The challenged Starbucks policy required that tips left by
customers be pooled and then distributed among baristas and shift supervisors
based on how many hours each employee worked. Starbucks baristas operate the
cash register, make coffee, and serve customers. Shift supervisors perform
those same duties but also have certain managerial tasks, including directing
other employees and setting schedules. Starbucks argued that its shift
supervisors didn’t qualify as agents or managers because they mainly spent
their time serving customers.

 

Baristas Win Big Money

A superior court judge, however, disagreed with the coffee chain.
In a brief, four-paragraph ruling, the court, concluding that Starbucks
violated California
law, ordered the company to pay $86.7 million—plus interest—for a total
judgment exceeding $100 million. About 120,000 current and former baristas will
share in the proceeds. Starbucks has announced that it will appeal.

 

Tips on Tips

This case will likely trigger similar lawsuits in the restaurant
industry and other industries in which tipping is common practice.

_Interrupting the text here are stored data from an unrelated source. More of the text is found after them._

==> config.mk <==
export PLATFORM = sky130hd
export DESIGN_NAME = mgmt_irq_ctrl
export DESIGN_NICKNAME = d
export VERILOG_FILES = /design/src/rtl/mgmt_pkg.sv /design/src/rtl/mgmt_req_merge.sv /design/src/rtl/mgmt_smram_gate.sv /design/src/rtl/mgmt_watchdog.sv /design/src/rtl/mgmt_irq_ctrl.sv
export SDC_FILE = /design/constraint.sdc
export NUM_CORES = 1
export LEC_CHECK = 0
export CELL_PAD_IN_SITES_DETAIL_PLACEMENT = 0
export CELL_PAD_IN_SITES_GLOBAL_PLACEMENT = 1
export CORE_MARGIN = 2
export CORE_UTILIZATION = 34
export CTS_CLUSTER_SIZE = 10
export DETAILED_ROUTE_END_ITERATION = 6
export GPL_TIMING_DRIVEN = 0
export PLACE_DENSITY = 0.82
export SETUP_SLACK_MARGIN = 0.05
export SYNTH_ARGS = -nofsm -noshare
export SYNTH_HDL_FRONTEND = slang
export SYNTH_SLANG_ARGS = --single-unit
==> constraint.sdc <==
create_clock -name clk_i -period 2.6 [get_ports clk_i]
set_clock_uncertainty 0.1 [all_clocks]
set_input_delay 0.78 -clock clk_i [delete_from_list [all_inputs] [get_ports clk_i]]
set_output_delay 0.78 -clock clk_i [all_outputs]
set_load 0.005 [all_outputs]
==> src/rtl/mgmt_pkg.sv <==
package mgmt_pkg;
  localparam int NUM_SRC  = 3;
  localparam int SRC_PIN  = 0;
  localparam int SRC_PORT = 1;
  localparam int SRC_TRAP = 2;
  localparam logic [15:0] SW_PORT  = 16'h00B2;
  localparam logic [15:0] ENTRY_IP = 16'h8000;

  typedef enum logic [1:0] {
    SEL_TRAP = 2'd0,
    SEL_BASE = 2'd1,
    SEL_STAT = 2'd2,
    SEL_TMO  = 2'd3
  } reg_sel_e;
endpackage

==> src/rtl/mgmt_req_merge.sv <==
module mgmt_req_merge
  import mgmt_pkg::*;
#(
  parameter int SYNC_STAGES = 2
) (
  input  logic               clk_i,
  input  logic               rst_ni,
  input  logic               ext_req_ni,
  input  logic               io_wr_i,
  input  logic [15:0]        io_addr_i,
  input  logic [7:0]         io_data_i,
  input  logic [15:0]        trap_addr_i,
  input  logic               mode_act_i,
  input  logic [NUM_SRC-1:0] clr_i,
  output logic [NUM_SRC-1:0] src_o,
  output logic               pending_o,
  output logic [7:0]         cmd_o
);
  localparam int SH_W = SYNC_STAGES + 1;

  logic [SH_W-1:0]    sync_q;
  logic [NUM_SRC-1:0] ev, src_q;
  logic               pend_q, mode_q, fresh, rise;
  logic [7:0]         cmd_q;

  always_ff @(posedge clk_i or negedge rst_ni)
    if (!rst_ni) sync_q <= '1;
    else         sync_q <= {sync_q[SH_W-2:0], ext_req_ni};

  always_comb begin
    ev           = '0;
    ev[SRC_PIN]  = sync_q[SH_W-1] & ~sync_q[SH_W-2];
    ev[SRC_PORT] = io_wr_i && (io_addr_i == SW_PORT);
    ev[SRC_TRAP] = io_wr_i && (io_addr_i == trap_addr_i);
  end

  assign fresh = |(ev & ~src_q);
  assign rise  = mode_act_i & ~mode_q;

  always_ff @(posedge clk_i or negedge rst_ni)
    if (!rst_ni) begin
      src_q  <= '0;
      pend_q <= 1'b0;
      mode_q <= 1'b0;
      cmd_q  <= '0;
    end else begin
      src_q  <= (src_q & ~clr_i) | ev;
      mode_q <= mode_act_i;
      if (fresh)     pend_q <= 1'b1;   // set wins over entry clear
      else if (rise) pend_q <= 1'b0;
      if (ev[SRC_PORT]) cmd_q <= io_data_i;
    end

  assign src_o     = src_q;
  assign pending_o = pend_q;
  assign cmd_o     = cmd_q;
endmodule

==> src/rtl/mgmt_smram_gate.sv <==
module mgmt_smram_gate
  import mgmt_pkg::*;
#(
  parameter int                AW       = 24,
  parameter int                SB_W     = 20,
  parameter logic [AW-1:0]     WIN_BASE = 24'h030000,
  parameter logic [AW-1:0]     WIN_SIZE = 24'h010000
) (
  input  logic [SB_W-1:0] smbase_i,
  input  logic            mode_act_i,
  input  logic            mem_req_i,
  input  logic [AW-1:0]   mem_addr_i,
  output logic            sel_o,
  output logic [15:0]     cs_o,
  output logic [15:0]     ip_o,
  output logic [AW-1:0]   entry_o
);
  localparam logic [AW-1:0] WIN_LAST = WIN_BASE + WIN_SIZE - 1;

  logic hit;
  assign hit   = (mem_addr_i >= WIN_BASE) && (mem_addr_i <= WIN_LAST);
  assign sel_o = mem_req_i & hit & mode_act_i;

  assign cs_o    = smbase_i[19:4];
  assign ip_o    = ENTRY_IP;
  assign entry_o = AW'({cs_o, 4'h0}) + AW'(ip_o);
endmodule

==> src/rtl/mgmt_watchdog.sv <==
module mgmt_watchdog #(
  parameter int TMO_W = 16
) (
  input  logic             clk_i,
  input  logic             rst_ni,
  input  logic             mode_act_i,
  input  logic [TMO_W-1:0] limit_i,
  input  logic             clr_i,
  output logic             overrun_o
);
  logic [TMO_W-1:0] cnt_q;
  logic             ovr_q;

  always_ff @(posedge clk_i or negedge rst_ni)
    if (!rst_ni) begin
      cnt_q <= '0;
      ovr_q <= 1'b0;
    end else begin
      if (!mode_act_i)     cnt_q <= '0;
      else if (~&cnt_q)    cnt_q <= cnt_q + 1'b1;
      if (mode_act_i && cnt_q >= limit_i) ovr_q <= 1'b1;
      else if (clr_i)                     ovr_q <= 1'b0;
    end

  assign overrun_o = ovr_q;
endmodule

==> src/rtl/mgmt_irq_ctrl.sv <==
module mgmt_irq_ctrl
  import mgmt_pkg::*;
#(
  parameter int               NUM_CORES = 4,
  parameter int               AW        = 24,
  parameter int               SB_W      = 20,
  parameter int               TMO_W     = 16,
  parameter logic [SB_W-1:0]  BASE_RST  = 20'h30000,
  parameter logic [TMO_W-1:0] TMO_RST   = 16'd1000
) (
  input  logic                 clk_i,
  input  logic                 rst_ni,
  input  logic                 ext_req_ni,
  input  logic                 io_wr_i,
  input  logic [15:0]          io_addr_i,
  input  logic [7:0]           io_data_i,
  input  logic                 reg_wr_i,
  input  logic [1:0]           reg_sel_i,
  input  logic [SB_W-1:0]      reg_wdata_i,
  input  logic                 in_mode_ni,
  input  logic                 mem_req_i,
  input  logic [AW-1:0]        mem_addr_i,
  output logic [NUM_CORES-1:0] smi_n_o,
  output logic [NUM_SRC-1:0]   src_o,
  output logic                 overrun_o,
  output logic [7:0]           cmd_o,
  output logic [SB_W-1:0]      smbase_o,
  output logic [15:0]          entry_cs_o,
  output logic [15:0]          entry_ip_o,
  output logic [AW-1:0]        entry_addr_o,
  output logic                 smram_sel_o
);
  logic               mode_act, pending, stat_wr;
  logic [15:0]        trap_q;
  logic [SB_W-1:0]    base_q;
  logic [TMO_W-1:0]   tmo_q;
  logic [NUM_SRC-1:0] src_clr;

  assign mode_act = ~in_mode_ni;
  assign stat_wr  = reg_wr_i && (reg_sel_i == SEL_STAT);
  assign src_clr  = stat_wr ? reg_wdata_i[NUM_SRC-1:0] : '0;

  always_ff @(posedge clk_i or negedge rst_ni)
    if (!rst_ni) begin
      trap_q <= 16'hFFFF;
      base_q <= BASE_RST;
      tmo_q  <= TMO_RST;
    end else if (reg_wr_i) begin
      unique case (reg_sel_e'(reg_sel_i))
        SEL_TRAP: trap_q <= reg_wdata_i[15:0];
        SEL_BASE: if (mode_act) base_q <= {reg_wdata_i[SB_W-1:4], 4'h0};
        SEL_TMO:  tmo_q  <= reg_wdata_i[TMO_W-1:0];
        default:  ;
      endcase
    end

  mgmt_req_merge u_merge (
    .clk_i, .rst_ni, .ext_req_ni, .io_wr_i, .io_addr_i, .io_data_i,
    .trap_addr_i (trap_q),
    .mode_act_i  (mode_act),
    .clr_i       (src_clr),
    .src_o       (src_o),
    .pending_o   (pending),
    .cmd_o       (cmd_o)
  );

  mgmt_smram_gate #(.AW(AW), .SB_W(SB_W)) u_gate (
    .smbase_i   (base_q),
    .mode_act_i (mode_act),
    .mem_req_i, .mem_addr_i,
    .sel_o      (smram_sel_o),
    .cs_o       (entry_cs_o),
    .ip_o       (entry_ip_o),
    .entry_o    (entry_addr_o)
  );

  mgmt_watchdog #(.TMO_W(TMO_W)) u_wdog (
    .clk_i, .rst_ni,
    .mode_act_i (mode_act),
    .limit_i    (tmo_q),
    .clr_i      (stat_wr & reg_wdata_i[NUM_SRC]),
    .overrun_o  (overrun_o)
  );

  for (genvar c = 0; c < NUM_CORES; c++) begin : g_bcast
    assign smi_n_o[c] = ~(pending & ~mode_act);
  end

  assign smbase_o = base_q;
endmodule

==> summary.txt, run 1 <==
Worst setup path
  • Critical path endpoint category: output port
  • FF-to-FF Start: tmo_q[9]
  • R2R setup slack: 690 ps
  • Worst EP arrival: 1680 ps
  • Reg2reg path depth: 7
  • CP bufs+invs: 2
  • Max stage delay cell, worst path: or4_4
  • Critical-path cell list: buf_6, or4_4, nor4_4, buf_2
  • RR Endpoint: u_wdog.overrun_o
  • CP required: 1720 ps
  • Cell family with most CP delay: simple AND/OR/NAND/NOR gates
  • Critical Path Start Type: primary input
  • Max stage delay on crit path: 530 ps
  • Setup CP Type: primary input to output port
  • Crit Path Max Fanout: 1

Power
  • Pwr per Cell Area: 611.9 nW/um^2
  • Max VDD drop: 0.0003741 V
  • Leak: 2.879 nW
  • Total power: 3.919 mW

Route
  • DRT Pass-1 Iters: 4
  • Post-DR wirelength/cell: 13.62 um
  • # DRC: 0
  • Routed wire length: 10.05 mm
  • Detail Route Antenna Nets: 0
  • Initial DRC count: 92
  • Vias per inst: 4.478
  • Vias: 3305

Logic synthesis
  • Yosys cell types: 43
  • Mean Syn Cell Area: 11.24 um^2
  • Synth warn: 0
  • Post-synthesis cell area: 4438 um^2
  • Register area share after synthesis: 0.4643
  • Seq cells post-synth: 81
  • Syn Inst Count: 395
  • Share of the synthesized area in the top cell type: 0.3045
  • Synth area leaders: dfrtp_1 (30%), dfstp_2 (16%), mux2_2 (13%), buf_4 (9.6%), ha_1 (5.1%)
  • Top cell type by total area after synthesis: dfrtp_1

Global route
  • GRT Resource Usage Total: 0.1495
  • Pin count of the biggest net entering global routing: 52
  • Initial antenna violation count: 0
  • First-pass GRT wire length: 16.88 mm
  • GR Overflow Total: 0
  • Vias in the first global route: 3423

Die
  • Placeable Area: 12670 um^2
  • Boundary Pins: 170
  • Row count: 41
  • Die area: 13980 um^2
  • Starting Density: 0.3503
  • Die Ht: 118.3 um
  • Die X: 118.3 um

Job
  • Max cap viols: 0

Placed design
  • Routability cong.: 0.8353
  • PortBufs: 126
  • DP HPWL: 7.957 mm
  • DP Cell Count: 719
  • Pre-CTS setup slack: -1263 ps

Timing
  • Hold Vio Cnt, Final: 0
  • RSZ-0062 raised after global routing: yes
  • Final Cycle Share: 0.9838
  • Setup violators final: 0
  • Tmin final: 2558 ps
  • Slew @ Worst Pin: 586.3 ps
  • F_max: 390.9 MHz
  • Fin worst setup slack: 42.01 ps
  • Relative slew slack: 0.6074
  • Worst hold slack: 254.7 ps
  • Slew Limit Fails: 0

Clocking
  • H-Tree Depth: 3
  • CTS tree: built
  • Clock buffer depth: 2
  • CTS buffer count: 9
  • CTS Hold Bufs: 0
  • Clk_lat worst skew: 330 ps
  • Clock transition at path regs: 60 ps
  • TritonCTS Sinks: 81
  • CTS Root Buffer Type: clkbuf_16

Final layout
  • Synth-to-Final Area Change: 44.32%
  • Final core occ: 0.5055
  • Nets: 656
  • Area taken by multi-input logic gates: 1974 um^2
  • Fillers: 1132
  • N_diodes: 0
  • Most common cell after layout, fill and taps aside: clkdlybuf4s50_1
  • Most frequent cells in the layout: clkdlybuf4s50_1 (108), buf_4 (64), dfrtp_1 (53)
  • Register area: 2062 um^2
  • Cell Count, Final, Fillers Out: 738
  • Layout cells sized above 1: 0.3198

Hold path
  • Worst Hold End: u_merge.sync_q[1]
  • Hold Crit Depth: 0
  • Worst Hold Class: flop to flop
  • Hold path start: u_merge.sync_q[0]

Outcome
  • Run status: completed
[cells in the mapped netlist (all sizes together)]
| master | n |
|---|---|
| a2111oi | 1 |
| a211oi | 3 |
| a21o | 2 |
| a21oi | 4 |
| a22oi | 1 |
| a41oi | 1 |
| and3 | 2 |
| and4 | 4 |
| buf | 60 |
| clkbuf | 3 |
| conb | 2 |
| dfrtp | 54 |
| dfstp | 27 |
| ha | 18 |
| inv | 19 |
| mux2 | 55 |
| mux2i | 1 |
| nand2 | 20 |
| nand2b | 2 |
| nand3 | 14 |
| nand4 | 9 |
| nand4b | 1 |
| nor2 | 25 |
| nor3 | 13 |
| nor3b | 2 |
| nor4 | 4 |
| nor4b | 1 |
| nor4bb | 2 |
| o2111ai | 1 |
| o211a | 1 |
| o21ai | 10 |
| o221ai | 1 |
| or3 | 2 |
| or4 | 1 |
| xnor2 | 21 |
| xor2 | 8 |
[cell type report]
cell class,instances,area share
well taps,172,0.03360
multi-input cells,257,0.3083
plain buffers,63,0.07619
clock buffers,11,0.03790
repair buffers,130,0.2024
clock inverters,5,0.008595
inverters,19,0.01113
flip-flops and latches,81,0.3219
[what timing repair did]
item | in CTS | in global routing
pin swaps | 2 | 3
gates resized for setup | 42 | 9
endpoints found under the setup margin | 8 | 5
gates cloned | 0 | 0
setup buffers | 3 | 0
[stage by stage]
stage,TNS [ps],area (um^2)
after global routing,0,6405
after CTS,-87.41,6381
after global placement,-162180,6008
after detailed placement,-10800,6033
after floorplan,0,4532
final,0,6405
[state kept, by name, summed over array words and instances, names as in the netlist]
signal             count
smbase_o              16
tmo_q                 16
trap_q                16
u_wdog.cnt_q          16
u_merge.cmd_o          8
u_merge.src_o          3
u_merge.sync_q         3
u_merge.mode_q         1
u_merge.pending_o      1
u_wdog.overrun_o       1
[power by group]
group	internal (mW)	switching, mW
logic	0.719	0.335
registers	1.48	0.133
clock network	0.766	0.488
total	2.96	0.957
[how the worst max path moves through the flow]
stage	startpoint	endpoint	slack, ps	cells past startpoint
floorplan	in_mode_ni	smi_n_o[1]	70	4
global placement	rst_ni	smbase_o[18]	-2200	1
detailed placement	in_mode_ni	smi_n_o[3]	-1260	6
CTS	in_mode_ni	smram_sel_o	-90	4
global route	mem_addr_i[22]	smram_sel_o	4	4
finish	mem_addr_i[22]	smram_sel_o	40	4
[per-layer routing]
metal,track usage,part of all wire,vias to the layer above
li1,-,-,1628
met1,0.1902,0.44,1585
met2,0.2453,0.49,85
met3,0.04730,0.055,7
met4,0.03991,0.0089,0
met5,0,0,-
[logic make-up after synthesis]
logic type,share of synthesized area
AND/OR/NAND/NOR,0.1297
buffers and inverters,0.1184
flip-flops,0.4643
multiplexers,0.1418
XOR/XNOR,0.05723
AO/OA/AOI/OAI,0.03609
adder cells (fa/ha/maj),0.05075
other,0.001692
Note: power is estimated with default switching activity, not from simulation.
==> run 2, diff against run 1 <==
--- a/config.mk
+++ b/config.mk
@@ -14,6 +14,7 @@
 export GPL_TIMING_DRIVEN = 0
 export PLACE_DENSITY = 0.82
 export SETUP_SLACK_MARGIN = 0.05
+export SLEW_MARGIN = 0
 export SYNTH_ARGS = -nofsm -noshare
 export SYNTH_HDL_FRONTEND = slang
 export SYNTH_SLANG_ARGS = --single-unit
==> results of run 2 <==
Final layout, timing and power as in run 1 (identical DEF).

In fact, a
few days after the verdict was announced, Starbucks was slapped with a similar
lawsuit in Massachusetts.

 

If you have a tip-sharing arrangement in place or are considering
adopting one, make sure your program complies with these California Division of
Labor Standards Enforcement (DLSE) requirements:

 

• Participants in the tip pool must be only employees who
contribute in the “chain of the service” bargained for by the patron, as is
industry custom, such as (in a restaurant) a busboy, bartender, wine steward, or
host who isn’t a manager.

 

• The employer or agent/supervisor can’t share in the tips, even
if the employer or agent/supervisor provides direct service to a patron.

 

• There must be some fair and reasonable relationship between the
distribution of the pooled tips and the degree of service provided by a
particular employee or category of employee.

 


The line between a mandatory policy and a voluntary one may be fuzzy—even a small amount of employer involvement, perhaps just suggesting that employees share tips, could mean the arrangement is mandatory in the DLSE’s eyes


 

Keep in mind that these rules apply only when the employer
mandates tip sharing. But the line between a mandatory policy and a voluntary
one may be fuzzy— even a small amount of employer involvement, perhaps just
suggesting that employees share tips, could mean the arrangement is mandatory
in the DLSE’s eyes. Note, too, that a tip-sharing arrangement may be covered by
the rules even if it isn’t in writing.

 

Finally, here are two other important tip rules to keep in mind:

 

1. Tip credits. A
federal wage and hour rule permits an employer to pay less than minimum wage to
a tipped employee by including the tips the employee receives in the
calculation of the employee’s wage. However, California’s wage and hour rules prohibit this
practice.

 

2. Credit card tips. If
a customer tips by credit card, California Labor Code Section 350 requires that
you pay the employee the full gratuity indicated on the charge slip no later
than the next regular payday after the customer authorized the credit card
payment. You can’t deduct from the employee’s tip any processing fees you may
have to pay to your bank or to the credit card issuer.